George Tenet, whom the Democrats allege cooked the intelligence for Bush, was hardly a Republican apparatchik. Tenet began his career as uber-liberal Sen. Pat Leahy's aide on the Senate Intelligence Committee. He was appointed the Committee's staff director by Democrat David Boren. Tenet was appointed to his CIA post by Bill Clinton. Bush's role in Tenet's career amounted to not firing him when he took office. The 9-11 attacks took place nine months into Bush's presidency – under the noses of a director of central intelligence appointed by Democrats. The resolution authorizing war was passed at a time when the Democrats controlled both Houses of Congress.

The Commission on the Intelligence Capabilities of the United States Regarding Weapons of Mass Destruction, chaired by former Democratic Sen. Charles Robb of Virginia and senior federal appellate court judge Laurence Silberman concluded after a lengthy investigation that CIA analysts "universally assert[ed] that in no instance did political pressure cause them to change any of their analytical judgments."
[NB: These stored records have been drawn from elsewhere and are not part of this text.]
$ cat config.mk
export PLATFORM = sky130hd
export DESIGN_NAME = ordered_unique_value_set
export DESIGN_NICKNAME = d
export VERILOG_FILES = /design/src/rtl/core/ouvs_pkg.sv /design/src/rtl/core/ouvs_cell.sv /design/src/rtl/core/ordered_unique_value_set.sv
export SDC_FILE = /design/constraint.sdc
export NUM_CORES = 1
export LEC_CHECK = 0
export ABC_CLOCK_PERIOD_IN_PS = 5700
export BUFFER_PORTS_ARGS = -buffer_cell sky130_fd_sc_hd__buf_2
export CELL_PAD_IN_SITES_DETAIL_PLACEMENT = 2
export CELL_PAD_IN_SITES_GLOBAL_PLACEMENT = 2
export CORE_MARGIN = 2
export CORE_UTILIZATION = 45
export DETAILED_ROUTE_END_ITERATION = 10
export PLACE_DENSITY_LB_ADDON = 0.08
export SYNTH_ARGS = -nofsm -noshare
export SYNTH_HDL_FRONTEND = slang
export SYNTH_HIERARCHICAL = 1
export SYNTH_SLANG_ARGS = --single-unit
$ cat constraint.sdc
create_clock -name clk -period 5.7 [get_ports clk]
set_clock_uncertainty 0.1 [all_clocks]
set_input_delay 0 -clock clk [delete_from_list [all_inputs] [get_ports clk]]
set_output_delay 0 -clock clk [all_outputs]
set_load 0.01 [all_outputs]
$ cat src/rtl/core/ouvs_pkg.sv
// Package with the types, sizes and operation codes of the ordered unique value set.
package ouvs_pkg;

  localparam int CAPACITY = 16;
  localparam int IDX_W    = (CAPACITY > 1) ? $clog2(CAPACITY) : 1;
  localparam int CNT_W    = $clog2(CAPACITY + 1);
  localparam int VAL_W    = 32;
  localparam int POS_W    = 4;
  localparam int COUNT_W  = 5;

  localparam logic [1:0] FUNC_LOOKUP = 2'd0;
  localparam logic [1:0] FUNC_INSERT = 2'd1;
  localparam logic [1:0] FUNC_REMOVE = 2'd2;

  typedef struct packed {
    logic [1:0]              func;
    logic signed [VAL_W-1:0] value;
  } ouvs_req_t;

  typedef struct packed {
    logic               found;
    logic [POS_W-1:0]   position;
    logic [COUNT_W-1:0] entry_count;
    logic               rejected_full;
  } ouvs_rsp_t;

  typedef struct packed {
    logic valid;
    logic load;
    logic shift;
  } ouvs_cell_ctl_t;

endpackage

$ cat src/rtl/core/ouvs_cell.sv
// One storage cell of the value chain: holds an entry, compares it and takes its neighbor's.
module ouvs_cell (
  input  logic                              clk,
  input  ouvs_pkg::ouvs_cell_ctl_t          ctl,
  input  logic signed [ouvs_pkg::VAL_W-1:0] key,
  input  logic signed [ouvs_pkg::VAL_W-1:0] neighbor,
  output logic signed [ouvs_pkg::VAL_W-1:0] entry,
  output logic                              match
);
  import ouvs_pkg::*;

  always_ff @(posedge clk) begin
    if (ctl.load) begin
      entry <= key;
    end else if (ctl.shift) begin
      entry <= neighbor;
    end
  end

  assign match = ctl.valid && (entry == key);

endmodule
The CIA's own ombudsman, "also found no evidence, based on numerous confidential interviews with the analysts involved, that political pressure had caused any analyst to change any judgments."

For Bush to have mislead the nation into war, two things – for sure – would have to be unquestionable. The first is that Bush knew his "secret" intelligence sources (he didn't share with Congress) were 100 percent right and the CIA assessment was 100 percent wrong. Secondly, knowing the truth, Bush would have to have concealed this intelligence from his staff, the Pentagon and the Congress.
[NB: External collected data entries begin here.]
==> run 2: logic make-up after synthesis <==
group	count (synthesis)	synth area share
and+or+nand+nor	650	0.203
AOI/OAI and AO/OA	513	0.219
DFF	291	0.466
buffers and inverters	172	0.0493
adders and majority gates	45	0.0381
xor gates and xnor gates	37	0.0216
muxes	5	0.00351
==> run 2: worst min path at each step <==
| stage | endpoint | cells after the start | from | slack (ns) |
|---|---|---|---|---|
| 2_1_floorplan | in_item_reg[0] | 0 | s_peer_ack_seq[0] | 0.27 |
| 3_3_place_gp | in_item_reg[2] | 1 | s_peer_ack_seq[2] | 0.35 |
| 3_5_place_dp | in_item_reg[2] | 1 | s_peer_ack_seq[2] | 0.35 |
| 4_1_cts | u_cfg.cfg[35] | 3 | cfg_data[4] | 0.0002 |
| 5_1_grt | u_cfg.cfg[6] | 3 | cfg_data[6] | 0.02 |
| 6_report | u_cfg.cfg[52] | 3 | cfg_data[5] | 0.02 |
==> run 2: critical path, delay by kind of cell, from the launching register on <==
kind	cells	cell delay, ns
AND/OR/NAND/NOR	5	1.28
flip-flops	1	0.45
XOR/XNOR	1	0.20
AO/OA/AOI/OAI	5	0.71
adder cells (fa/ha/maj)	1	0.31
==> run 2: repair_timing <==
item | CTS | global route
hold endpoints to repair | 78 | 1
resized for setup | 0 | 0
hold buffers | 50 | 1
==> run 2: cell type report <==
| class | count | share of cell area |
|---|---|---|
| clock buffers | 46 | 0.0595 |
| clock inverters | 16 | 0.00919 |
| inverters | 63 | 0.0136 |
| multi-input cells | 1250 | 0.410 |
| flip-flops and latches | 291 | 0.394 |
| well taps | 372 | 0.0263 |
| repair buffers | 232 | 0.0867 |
<file path="src/rtl/core/msct_pkg.sv">
`default_nettype none
// ----------------------------------------------------------------------------
// msct_pkg: shared types and constants of the countdown timer table
// widths of the beat fields, command codes, queue entry and result layout
// ----------------------------------------------------------------------------
package msct_pkg;

    // table size and derived index width
    localparam int SLOTS = 16;
    localparam int IDX_W = (SLOTS > 1) ? $clog2(SLOTS) : 1;

    // beat field widths
    localparam int CMD_W     = 2;
    localparam int SLOT_W    = 6;
    localparam int COUNT_W   = 32;
    localparam int ELAPSED_W = 31;
    localparam int DUE_W     = 31;

    localparam logic [SLOT_W-1:0] SLOT_LIMIT = SLOT_W'(SLOTS);
    localparam logic [IDX_W-1:0]  LAST_IDX   = IDX_W'(SLOTS - 1);

    // prime conversion: values below the limit are microseconds
    localparam logic signed [COUNT_W-1:0] MICRO_LIMIT = -32'sd30;
    localparam int MICRO_DIV = 1000;
    localparam longint unsigned RECIP = 64'h1_0000_0000 / MICRO_DIV;
    localparam int RECIP_W = $clog2(RECIP + 1);
    localparam logic [RECIP_W-1:0] RECIP_C = RECIP_W'(RECIP);
    localparam int PROD_W = COUNT_W + RECIP_W;

    localparam logic [DUE_W-1:0]          NO_DEADLINE = {DUE_W{1'b1}};
    localparam logic signed [COUNT_W-1:0] INACTIVE    = -32'sd1;

    // command queue between front and back
    localparam int QUEUE_DEPTH = 2;
    localparam int QUEUE_AW    = $clog2(QUEUE_DEPTH);

    typedef enum logic [CMD_W-1:0] {
        OP_INSERT = 2'd0,
        OP_REMOVE = 2'd1,
        OP_PRIME  = 2'd2,
        OP_TICK   = 2'd3
    } t_op;

    typedef enum logic {
        KIND_FIRED   = 1'b0,
        KIND_SUMMARY = 1'b1
    } t_kind;

    typedef enum logic [1:0] {
        B_IDLE,
        B_FIX,
        B_SCAN,
        B_SUM
    } t_back_state;

    typedef struct packed {
        t_op                    op;
        logic                   slot_ok;
        logic [IDX_W-1:0]       idx;
        logic                   micro;
        logic [COUNT_W-1:0]     value;
        logic [ELAPSED_W-1:0]   elapsed;
    } t_cmd_item;

    typedef struct packed {
        t_kind                  kind;
        logic [SLOT_W-1:0]      fired_slot;
        logic [DUE_W-1:0]       next_due;
        logic                   due_valid;
        logic                   last;
    } t_result;

endpackage
`default_nettype wire

</file>
<file path="src/rtl/core/msct_cmd_if.sv">
`default_nettype none
// ----------------------------------------------------------------------------
// msct_cmd_if: command channel
// valid/ready handshake carrying one timer command beat
// ----------------------------------------------------------------------------
interface msct_cmd_if;
    logic                                   valid;
    logic                                   ready;
    logic [msct_pkg::CMD_W-1:0]             cmd;
    logic [msct_pkg::SLOT_W-1:0]            slot;
    logic signed [msct_pkg::COUNT_W-1:0]    count;
    logic [msct_pkg::ELAPSED_W-1:0]         elapsed;

    modport source (output valid, cmd, slot, count, elapsed, input ready);
    modport sink   (input valid, cmd, slot, count, elapsed, output ready);
endinterface
`default_nettype wire

</file>
<file path="src/rtl/core/msct_res_if.sv">
`default_nettype none
// ----------------------------------------------------------------------------
// msct_res_if: result channel
// valid/ready handshake carrying one fired or summary beat
// ----------------------------------------------------------------------------
interface msct_res_if;
    logic                           valid;
    logic                           ready;
    logic                           kind;
    logic [msct_pkg::SLOT_W-1:0]    fired_slot;
    logic [msct_pkg::DUE_W-1:0]     next_due;
    logic                           due_valid;
    logic                           last;

    modport source (output valid, kind, fired_slot, next_due, due_valid, last, input ready);
    modport sink   (input valid, kind, fired_slot, next_due, due_valid, last, output ready);
endinterface
`default_nettype wire

</file>
<file path="src/rtl/core/multi_slot_countdown_timer_top.sv">
`default_nettype none
// ----------------------------------------------------------------------------
// multi_slot_countdown_timer_top: table of one-shot millisecond timers
// insert, remove, prime and tick commands in; fired and summary beats out
// ----------------------------------------------------------------------------
// Each command beat produces zero or more fired beats (one per slot that runs
// out on a tick, in ascending slot order) followed by exactly one summary beat
// with last set, giving the least positive remaining count or no deadline.
// An item is taken from the command queue in the idle state, which applies
// insert, remove or a millisecond prime; the table scan then visits one slot
// per cycle, unless a fired beat is held, updating counts on a tick and
// tracking the minimum, and the summary state sends the summary beat. A
// microsecond prime passes through the correction step of the divide by 1000
// before the scan. A fired beat that finds the result register still full
// holds the scan until the sink takes the waiting beat. The two-entry command
// queue accepts new beats while the table is busy.
// ----------------------------------------------------------------------------
module multi_slot_countdown_timer_top (
    input  wire         i_clk,
    input  wire         i_rst_n,
    msct_cmd_if.sink    i_cmd_ch,
    msct_res_if.source  o_res_ch
);

    // classifier to queue
    logic                   push_valid;
    logic                   push_ready;
    msct_pkg::t_cmd_item    push_item;

    // queue to table sequencer
    logic                   pop_valid;
    logic                   pop_ready;
    msct_pkg::t_cmd_item    pop_item;

    // decode and range check each command beat
    msct_front u_front (
        .i_cmd_ch     (i_cmd_ch),
        .o_push_valid (push_valid),
        .o_push_item  (push_item),
        .i_push_ready (push_ready)
    );

    // lets the front take beats while a scan runs
    msct_queue u_queue (
        .i_clk        (i_clk),
        .i_rst_n      (i_rst_n),
        .i_push_valid (push_valid),
        .i_push_item  (push_item),
        .o_push_ready (push_ready),
        .o_pop_valid  (pop_valid),
        .o_pop_item   (pop_item),
        .i_pop_ready  (pop_ready)
    );

    // slot table, scan and registered result beat
    msct_back u_back (
        .i_clk       (i_clk),
        .i_rst_n     (i_rst_n),
        .i_pop_valid (pop_valid),
        .i_pop_item  (pop_item),
        .o_pop_ready (pop_ready),
        .o_res_ch    (o_res_ch)
    );

endmodule
`default_nettype wire

</file>
<file path="src/rtl/core/msct_front.sv">
`default_nettype none
// ----------------------------------------------------------------------------
// msct_front: command classifier
// decodes a command beat, range checks the slot, pre-negates microsecond counts
// ----------------------------------------------------------------------------
module msct_front (
    msct_cmd_if.sink                i_cmd_ch,
    output logic                    o_push_valid,
    output msct_pkg::t_cmd_item     o_push_item,
    input  logic                    i_push_ready
);

    assign o_push_valid   = i_cmd_ch.valid;
    assign i_cmd_ch.ready = i_push_ready;

    always_comb begin
        o_push_item.op      = msct_pkg::t_op'(i_cmd_ch.cmd);
        o_push_item.slot_ok = (i_cmd_ch.slot < msct_pkg::SLOT_LIMIT);
        o_push_item.idx     = i_cmd_ch.slot[msct_pkg::IDX_W-1:0];
        o_push_item.micro   = (i_cmd_ch.count < msct_pkg::MICRO_LIMIT);
        // magnitude of a microsecond count, most negative value included
        if (o_push_item.micro) begin
            o_push_item.value = ~i_cmd_ch.count + msct_pkg::COUNT_W'(1);
        end else begin
            o_push_item.value = i_cmd_ch.count;
        end
        o_push_item.elapsed = i_cmd_ch.elapsed;
    end

endmodule
`default_nettype wire

</file>
<file path="src/rtl/core/msct_queue.sv">
`default_nettype none
// ----------------------------------------------------------------------------
// msct_queue: command queue
// small fifo that decouples the classifier from the table sequencer
// ----------------------------------------------------------------------------
module msct_queue (
    input  logic                    i_clk,
    input  logic                    i_rst_n,
    input  logic                    i_push_valid,
    input  msct_pkg::t_cmd_item     i_push_item,
    output logic                    o_push_ready,
    output logic                    o_pop_valid,
    output msct_pkg::t_cmd_item     o_pop_item,
    input  logic                    i_pop_ready
);

    msct_pkg::t_cmd_item                r_mem [msct_pkg::QUEUE_DEPTH];
    logic [msct_pkg::QUEUE_AW-1:0]      r_wr_ptr;
    logic [msct_pkg::QUEUE_AW-1:0]      r_rd_ptr;
    logic [msct_pkg::QUEUE_AW:0]        r_count;
    logic [msct_pkg::QUEUE_AW-1:0]      n_wr_ptr;
    logic [msct_pkg::QUEUE_AW-1:0]      n_rd_ptr;
    logic [msct_pkg::QUEUE_AW:0]        n_count;
    logic                               push;
    logic                               pop;

    assign o_push_ready = (r_count != (msct_pkg::QUEUE_AW + 1)'(msct_pkg::QUEUE_DEPTH));
    assign o_pop_valid  = (r_count != '0);
    assign o_pop_item   = r_mem[r_rd_ptr];
    assign push         = i_push_valid && o_push_ready;
    assign pop          = o_pop_valid && i_pop_ready;

    always_comb begin
        n_wr_ptr = push ? r_wr_ptr + 1'b1 : r_wr_ptr;
        n_rd_ptr = pop ? r_rd_ptr + 1'b1 : r_rd_ptr;
        n_count  = r_count;
        if (push && !pop) begin
            n_count = r_count + 1'b1;
        end else if (pop && !push) begin
            n_count = r_count - 1'b1;
        end
    end

    always_ff @(posedge i_clk) begin
        if (!i_rst_n) begin
            r_wr_ptr <= '0;
            r_rd_ptr <= '0;
            r_count  <= '0;
        end else begin
            r_wr_ptr <= n_wr_ptr;
            r_rd_ptr <= n_rd_ptr;
            r_count  <= n_count;
        end
    end

    always_ff @(posedge i_clk) begin
        if (push) begin
            r_mem[r_wr_ptr] <= i_push_item;
        end
    end

`ifndef SYNTHESIS
    a_queue_bound: assert property (@(posedge i_clk) disable iff (!i_rst_n)
        r_count <= (msct_pkg::QUEUE_AW + 1)'(msct_pkg::QUEUE_DEPTH))
        else $error("command queue holds more entries than its depth");
`endif

endmodule
`default_nettype wire

</file>
<file path="src/rtl/core/msct_back.sv">
`default_nettype none
// ----------------------------------------------------------------------------
// msct_back: table sequencer
// applies commands to the slot table, scans it for firings and next deadline
// ----------------------------------------------------------------------------
module msct_back (
    input  logic                    i_clk,
    input  logic                    i_rst_n,
    input  logic                    i_pop_valid,
    input  msct_pkg::t_cmd_item     i_pop_item,
    output logic                    o_pop_ready,
    msct_res_if.source              o_res_ch
);

    msct_pkg::t_back_state                  r_state;
    msct_pkg::t_back_state                  n_state;
    msct_pkg::t_cmd_item                    r_item;
    msct_pkg::t_cmd_item                    n_item;
    logic [msct_pkg::IDX_W-1:0]             r_cnt;
    logic [msct_pkg::IDX_W-1:0]             n_cnt;
    logic [msct_pkg::DUE_W-1:0]             r_min;
    logic [msct_pkg::DUE_W-1:0]             n_min;
    logic [msct_pkg::RECIP_W-1:0]           r_quo;
    logic [msct_pkg::RECIP_W-1:0]           n_quo;
    logic [msct_pkg::SLOTS-1:0]             r_enr;
    logic [msct_pkg::SLOTS-1:0]             n_enr;
    logic signed [msct_pkg::COUNT_W-1:0]    r_rem [msct_pkg::SLOTS];
    logic                                   r_ovalid;
    logic                                   n_ovalid;
    msct_pkg::t_result                      r_out;
    msct_pkg::t_result                      n_out;

    logic                                   wr_en;
    logic [msct_pkg::IDX_W-1:0]             wr_idx;
    logic signed [msct_pkg::COUNT_W-1:0]    wr_data;

    logic                                   out_free;
    logic signed [msct_pkg::COUNT_W-1:0]    rv;
    logic signed [msct_pkg::COUNT_W-1:0]    diff;
    logic signed [msct_pkg::COUNT_W-1:0]    cand;
    logic                                   is_tick;
    logic                                   active;
    logic                                   fire;
    logic                                   cand_ok;
    logic [msct_pkg::PROD_W-1:0]            prod;
    logic [msct_pkg::COUNT_W-1:0]           back_prod;
    logic [msct_pkg::COUNT_W-1:0]           part;
    logic [msct_pkg::RECIP_W-1:0]           quo_fix;
    logic signed [msct_pkg::COUNT_W-1:0]    plain_val;

    assign out_free    = !r_ovalid || o_res_ch.ready;
    assign o_pop_ready = (r_state == msct_pkg::B_IDLE);

    // one slot visit per cycle unless a firing slot waits for the result register
    assign rv      = r_rem[r_cnt];
    assign is_tick = (r_item.op == msct_pkg::OP_TICK);
    assign active  = r_enr[r_cnt] && (rv > 0);
    assign diff    = rv - $signed({1'b0, r_item.elapsed});
    assign fire    = is_tick && active && (diff <= 0);
    assign cand    = is_tick ? diff : rv;
    assign cand_ok = active && !fire;

    // reciprocal estimate, then one correction step
    assign prod      = msct_pkg::PROD_W'(i_pop_item.value) * msct_pkg::PROD_W'(msct_pkg::RECIP_C);
    assign back_prod = msct_pkg::COUNT_W'(r_quo) * msct_pkg::COUNT_W'(msct_pkg::MICRO_DIV);
    assign part      = r_item.value - back_prod;
    assign quo_fix   = (part >= msct_pkg::COUNT_W'(msct_pkg::MICRO_DIV)) ? r_quo + 1'b1 : r_quo;
    assign plain_val = ($signed(i_pop_item.value) <= 0) ? msct_pkg::COUNT_W'(1)
                                                         : $signed(i_pop_item.value);

    always_comb begin
        n_state  = r_state;
        n_item   = r_item;
        n_cnt    = r_cnt;
        n_min    = r_min;
        n_quo    = r_quo;
        n_enr    = r_enr;
        n_ovalid = r_ovalid && !o_res_ch.ready;
        n_out    = r_out;
        wr_en    = 1'b0;
        wr_idx   = r_cnt;
        wr_data  = diff;

        case (r_state)
            msct_pkg::B_IDLE: begin
                if (i_pop_valid) begin
                    n_item  = i_pop_item;
                    n_cnt   = '0;
                    n_min   = msct_pkg::NO_DEADLINE;
                    n_state = msct_pkg::B_SCAN;
                    wr_idx  = i_pop_item.idx;
                    case (i_pop_item.op)
                        msct_pkg::OP_INSERT: begin
                            if (i_pop_item.slot_ok) begin
                                n_enr[i_pop_item.idx] = 1'b1;
                                wr_en   = 1'b1;
                                wr_data = msct_pkg::INACTIVE;
                            end
                        end
                        msct_pkg::OP_REMOVE: begin
                            if (i_pop_item.slot_ok) begin
                                n_enr[i_pop_item.idx] = 1'b0;
                            end
                        end
                        msct_pkg::OP_PRIME: begin
                            if (i_pop_item.micro) begin
                                n_quo   = prod[msct_pkg::PROD_W-1 -: msct_pkg::RECIP_W];
                                n_state = msct_pkg::B_FIX;
                            end else begin
                                wr_en   = i_pop_item.slot_ok;
                                wr_data = plain_val;
                            end
                        end
                        default: begin
                        end
                    endcase
                end
            end
            msct_pkg::B_FIX: begin
                wr_en   = r_item.slot_ok;
                wr_idx  = r_item.idx;
                wr_data = (quo_fix == '0) ? msct_pkg::COUNT_W'(1)
                                          : msct_pkg::COUNT_W'(quo_fix);
                n_state = msct_pkg::B_SCAN;
            end
            msct_pkg::B_SCAN: begin
                // a firing slot waits for the result register
                if (!fire || out_free) begin
                    wr_en = is_tick && active;
                    if (fire) begin
                        n_ovalid         = 1'b1;
                        n_out.kind       = msct_pkg::KIND_FIRED;
                        n_out.fired_slot = msct_pkg::SLOT_W'(r_cnt);
                        n_out.next_due   = '0;
                        n_out.due_valid  = 1'b0;
                        n_out.last       = 1'b0;
                    end
                    if (cand_ok && (cand[msct_pkg::DUE_W-1:0] < r_min)) begin
                        n_min = cand[msct_pkg::DUE_W-1:0];
                    end
                    if (r_cnt == msct_pkg::LAST_IDX) begin
                        n_state = msct_pkg::B_SUM;
                    end else begin
                        n_cnt = r_cnt + 1'b1;
                    end
                end
            end
            msct_pkg::B_SUM: begin
                if (out_free) begin
                    n_ovalid         = 1'b1;
                    n_out.kind       = msct_pkg::KIND_SUMMARY;
                    n_out.fired_slot = '0;
                    n_out.due_valid  = (r_min != msct_pkg::NO_DEADLINE);
                    n_out.next_due   = (r_min != msct_pkg::NO_DEADLINE) ? r_min : '0;
                    n_out.last       = 1'b1;
                    n_state          = msct_pkg::B_IDLE;
                end
            end
            default: begin
                n_state = msct_pkg::B_IDLE;
            end
        endcase
    end

    always_ff @(posedge i_clk) begin
        if (!i_rst_n) begin
            r_state  <= msct_pkg::B_IDLE;
            r_enr    <= '0;
            r_ovalid <= 1'b0;
        end else begin
            r_state  <= n_state;
            r_enr    <= n_enr;
            r_ovalid <= n_ovalid;
        end
    end

    always_ff @(posedge i_clk) begin
        r_item <= n_item;
        r_cnt  <= n_cnt;
        r_min  <= n_min;
        r_quo  <= n_quo;
        r_out  <= n_out;
        if (wr_en) begin
            r_rem[wr_idx] <= wr_data;
        end
    end

    assign o_res_ch.valid      = r_ovalid;
    assign o_res_ch.kind       = r_out.kind;
    assign o_res_ch.fired_slot = r_out.fired_slot;
    assign o_res_ch.next_due   = r_out.next_due;
    assign o_res_ch.due_valid  = r_out.due_valid;
    assign o_res_ch.last       = r_out.last;

`ifndef SYNTHESIS
    a_fired_not_last: assert property (@(posedge i_clk) disable iff (!i_rst_n)
        (r_ovalid && r_out.kind == msct_pkg::KIND_FIRED) |-> !r_out.last)
        else $error("fired beat marked as last");
    a_fired_in_range: assert property (@(posedge i_clk) disable iff (!i_rst_n)
        (r_ovalid && r_out.kind == msct_pkg::KIND_FIRED)
            |-> (r_out.fired_slot < msct_pkg::SLOT_LIMIT))
        else $error("fired slot outside the table");
    a_scan_start: assert property (@(posedge i_clk) disable iff (!i_rst_n)
        (r_state == msct_pkg::B_SCAN && $past(r_state) != msct_pkg::B_SCAN)
            |-> (r_cnt == '0))
        else $error("scan did not start at slot zero");
    a_fix_after_idle: assert property (@(posedge i_clk) disable iff (!i_rst_n)
        (r_state == msct_pkg::B_FIX) |-> ($past(r_state) == msct_pkg::B_IDLE))
        else $error("correction step not entered from idle");
`endif

endmodule
`default_nettype wire

</file>
<file path="src/flat_wrapper.sv">
// flat-port wrapper written by rule: the top's interface ports become plain ports
module multi_slot_countdown_timer_top_flat 
  (i_clk, i_rst_n, i_cmd_ch_valid, i_cmd_ch_cmd, i_cmd_ch_slot, i_cmd_ch_count, i_cmd_ch_elapsed, i_cmd_ch_ready, o_res_ch_valid, o_res_ch_kind, o_res_ch_fired_slot, o_res_ch_next_due, o_res_ch_due_valid, o_res_ch_last, o_res_ch_ready);
  msct_cmd_if i_cmd_ch_i ();
  msct_res_if o_res_ch_i ();
  input  wire i_clk;
  input  wire i_rst_n;
  input wire logic [$bits(i_cmd_ch_i.valid)-1:0] i_cmd_ch_valid;
  input wire logic [$bits(i_cmd_ch_i.cmd)-1:0] i_cmd_ch_cmd;
  input wire logic [$bits(i_cmd_ch_i.slot)-1:0] i_cmd_ch_slot;
  input wire logic [$bits(i_cmd_ch_i.count)-1:0] i_cmd_ch_count;
  input wire logic [$bits(i_cmd_ch_i.elapsed)-1:0] i_cmd_ch_elapsed;
  output wire logic [$bits(i_cmd_ch_i.ready)-1:0] i_cmd_ch_ready;
  output wire logic [$bits(o_res_ch_i.valid)-1:0] o_res_ch_valid;
  output wire logic [$bits(o_res_ch_i.kind)-1:0] o_res_ch_kind;
  output wire logic [$bits(o_res_ch_i.fired_slot)-1:0] o_res_ch_fired_slot;
  output wire logic [$bits(o_res_ch_i.next_due)-1:0] o_res_ch_next_due;
  output wire logic [$bits(o_res_ch_i.due_valid)-1:0] o_res_ch_due_valid;
  output wire logic [$bits(o_res_ch_i.last)-1:0] o_res_ch_last;
  input wire logic [$bits(o_res_ch_i.ready)-1:0] o_res_ch_ready;
  assign i_cmd_ch_i.valid = i_cmd_ch_valid;
  assign i_cmd_ch_i.cmd = i_cmd_ch_cmd;
  assign i_cmd_ch_i.slot = i_cmd_ch_slot;
  assign i_cmd_ch_i.count = i_cmd_ch_count;
  assign i_cmd_ch_i.elapsed = i_cmd_ch_elapsed;
  assign i_cmd_ch_ready = i_cmd_ch_i.ready;
  assign o_res_ch_valid = o_res_ch_i.valid;
  assign o_res_ch_kind = o_res_ch_i.kind;
  assign o_res_ch_fired_slot = o_res_ch_i.fired_slot;
  assign o_res_ch_next_due = o_res_ch_i.next_due;
  assign o_res_ch_due_valid = o_res_ch_i.due_valid;
  assign o_res_ch_last = o_res_ch_i.last;
  assign o_res_ch_i.ready = o_res_ch_ready;
  multi_slot_countdown_timer_top u_core (.i_clk(i_clk), .i_rst_n(i_rst_n), .i_cmd_ch(i_cmd_ch_i), .o_res_ch(o_res_ch_i));
endmodule
</file>
### src/design/ifu_byte_cell.sv
module ifu_byte_cell
   import ifu_pkg::*;
(
   input  logic       clock,
   input  logic       shift,
   input  logic [7:0] d_in,
   output logic [7:0] q
);

   logic [7:0] byte_ff;
   logic [7:0] byte_in;

   // Take the neighbor's byte on a shift, hold otherwise
   always_comb begin
      byte_in = shift ? d_in : byte_ff;
   end

   always_ff @(posedge clock) begin
      byte_ff <= byte_in;
   end

   assign q = byte_ff;

endmodule

### src/design/ifu_stamp_track.sv
module ifu_stamp_track
   import ifu_pkg::*;
(
   input  logic                clock,
   input  logic                reset,
   input  ifu_ctl_type         ctl,
   input  logic [WORD_W-1:0]   time_word,
   output logic [STAMP_W-1:0]  stamp
);

   logic [WORD_W-1:0]   prev_time_ff;
   logic [WORD_W-1:0]   prev_time_in;
   logic [PREFIX_W-1:0] prefix_ff;
   logic [PREFIX_W-1:0] prefix_in;
   logic [PREFIX_W-1:0] prefix_next;

   // Count a wrap when the time steps backward; the prefix wraps at 7 bits
   always_comb begin
      prefix_next = (time_word < prev_time_ff) ? prefix_ff + PREFIX_W'(1) : prefix_ff;
      prefix_in    = prefix_ff;
      prev_time_in = prev_time_ff;
      if (ctl.restart) begin
         prefix_in    = '0;
         prev_time_in = '0;
      end else if (ctl.commit) begin
         prefix_in    = prefix_next;
         prev_time_in = time_word;
      end
   end

   always_ff @(posedge clock) begin
      if (reset) begin
         prefix_ff    <= '0;
         prev_time_ff <= '0;
      end else begin
         prefix_ff    <= prefix_in;
         prev_time_ff <= prev_time_in;
      end
   end

   assign stamp = {prefix_next, time_word};

endmodule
Perhaps this is a good time to point out that President Clinton couldn't conceal an affair he was having in the Oval Office bathroom. By definition, Clinton's affair began as a conspiracy of two. Within months, it was all over the front page.

To deliberately start a war based on false pretenses would be a lot more serious than a tasteless affair – it would be high treason. Anybody knowingly involved would therefore be part of a conspiracy to commit treason. And there would have to be a lot more than two conspirators. To argue that the White House could manage such a wide conspiracy – and keep a lid on it – is believable only to the politically naive.

In short, the Democrat's charges aren't even possible, let alone feasible, and those who are making those charges know it. The central charge is that the president is a liar. The more irresponsible among the loony left, including Howard Dean, have said so in so many words.

Here is the conundrum the Democrats have created for themselves: If Bush didn't lie, then they are themselves liars for making the accusation without knowing that it is true. On the other hand, if Bush did lie, then they accuse themselves of incompetence at best, and dereliction of their constitutional duty at worst.

But nobody will hold the Democrats accountable for lying. It's only wrong when Republicans do it.